You first need to make a custom decorator that would give a 404 if the user is not a staff:

from django.http import Http404
from functools import wraps

def staff_required(func):
    @wraps(func)
    def wrapper(request, *args, **kwargs):
        if request.user.is_staff:
            return func(request, *args, **kwargs)
        raise Http404()
    return wrapper

Next we will use this decorator as described in your linked question,:

from django.contrib import admin

admin.site.login = staff_required(admin.site.login)

urlpatterns = [
    path('admin/', admin.site.urls),
]

Edit: Above method was a bit hacky it would show the login pages url to the user even if it gives a 404 error. It would be better to make a custom admin site class and use it. The admin site has a method admin_view which decorates the admin views which we shall override.
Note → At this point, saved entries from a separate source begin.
--- src/rtl/ctx_link_match.sv ---
module ctx_link_match #(
  parameter int N_SLOTS = 6,
  parameter int N_CTX   = 2,
  parameter int IDX_W   = 4,
  parameter int CTRL_W  = 64,
  parameter int VAL_W   = 64
) (
  input  logic                       clk,
  input  logic                       rst_n,
  input  logic [IDX_W-1:0]           link_idx,
  input  logic [N_SLOTS*CTRL_W-1:0]  ctrl_flat,
  input  logic [N_SLOTS*VAL_W-1:0]   val_flat,
  input  logic [1:0]                 cur_el,
  input  logic                       hyp_e2h,
  input  logic                       hyp_tge,
  input  logic [31:0]                ctx_el1,
  input  logic [31:0]                ctx_el2,
  output logic                       hit
);

  localparam int CTX_BASE = N_SLOTS - N_CTX;
  localparam logic [3:0] TY_BY_EL = 4'd3;
  localparam logic [3:0] TY_EL1   = 4'd7;
  localparam logic [3:0] TY_EL2   = 4'd13;

  logic        sel_en;
  logic [3:0]  sel_ty;
  logic [31:0] sel_val;
  logic        in_window;
  logic        use_el1, use_el2;
  logic [31:0] chosen;
  logic        hit_d;
  logic        unused_bits;

  assign unused_bits = ^{ctrl_flat, val_flat};

  always_comb begin
    sel_en  = 1'b0;
    sel_ty  = 4'd0;
    sel_val = 32'd0;
    for (int i = 0; i < N_SLOTS; i++) begin
      if (i == int'(link_idx)) begin
        sel_en  = ctrl_flat[i*CTRL_W];
        sel_ty  = ctrl_flat[i*CTRL_W+20 +: 4];
        sel_val = val_flat[i*VAL_W +: 32];
      end
    end
  end

  assign in_window = (int'(link_idx) < N_SLOTS) && (int'(link_idx) >= CTX_BASE);

  always_comb begin
    use_el1 = 1'b0;
    use_el2 = 1'b0;
    case (sel_ty)
      TY_BY_EL: begin
        case (cur_el)
          2'd0: begin
            if (hyp_e2h && hyp_tge) use_el2 = 1'b1;
            else                    use_el1 = 1'b1;
          end
          2'd1: use_el1 = 1'b1;
          2'd2: use_el2 = hyp_e2h;
          default: ;
        endcase
      end
      TY_EL1:  use_el1 = 1'b1;
      TY_EL2:  use_el2 = 1'b1;
      default: ;
    endcase
  end

  assign chosen = use_el2 ? ctx_el2 : ctx_el1;
  assign hit_d  = in_window && sel_en && (use_el1 || use_el2) && (chosen == sel_val);

  always_ff @(posedge clk) begin
    if (!rst_n) hit <= 1'b0;
    else        hit <= hit_d;
  end

  AST_IDX_TOO_HIGH: assert property (@(posedge clk) disable iff (!rst_n)
    (int'(link_idx) >= N_SLOTS) |=> !hit);
  AST_IDX_TOO_LOW: assert property (@(posedge clk) disable iff (!rst_n)
    (int'(link_idx) < CTX_BASE) |=> !hit);
  AST_DISABLED: assert property (@(posedge clk) disable iff (!rst_n)
    !sel_en |=> !hit);
  AST_EL2_NEEDS_E2H: assert property (@(posedge clk) disable iff (!rst_n)
    (sel_ty == TY_BY_EL && cur_el == 2'd2 && !hyp_e2h) |=> !hit);
  AST_EL3_NEVER: assert property (@(posedge clk) disable iff (!rst_n)
    (sel_ty == TY_BY_EL && cur_el == 2'd3) |=> !hit);
  AST_RESERVED_TYPE: assert property (@(posedge clk) disable iff (!rst_n)
    (sel_ty != TY_BY_EL && sel_ty != TY_EL1 && sel_ty != TY_EL2) |=> !hit);
  AST_LOW_WORD_DIFF: assert property (@(posedge clk) disable iff (!rst_n)
    (ctx_el1 == ctx_el2 && ctx_el1 != sel_val) |=> !hit);

endmodule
We shall do this in the file admin.py in the projects main app (let's say the project is named myproject)

from functools import update_wrapper

from django.contrib import admin
from django.http import (
    Http404, HttpResponseRedirect,
)
from django.urls import reverse
from django.views.decorators.cache import never_cache
from django.views.decorators.csrf import csrf_protect


class MyAdminSite(admin.AdminSite):
    def admin_view(self, view, cacheable=False):
        def inner(request, *args, **kwargs):
            if not self.has_permission(request):
                if request.path == reverse('admin:logout', current_app=self.name):
                    index_path = reverse('admin:index', current_app=self.name)
                    return HttpResponseRedirect(index_path)
                raise Http404()
            return view(request, *args, **kwargs)
        if not cacheable:
            inner = never_cache(inner)
        # We add csrf_protect here so this function can be used as a utility
        # function for any view, without having to repeat 'csrf_protect'.
        if not getattr(view, 'csrf_exempt', False):
            inner = csrf_protect(inner)
        return update_wrapper(inner, view)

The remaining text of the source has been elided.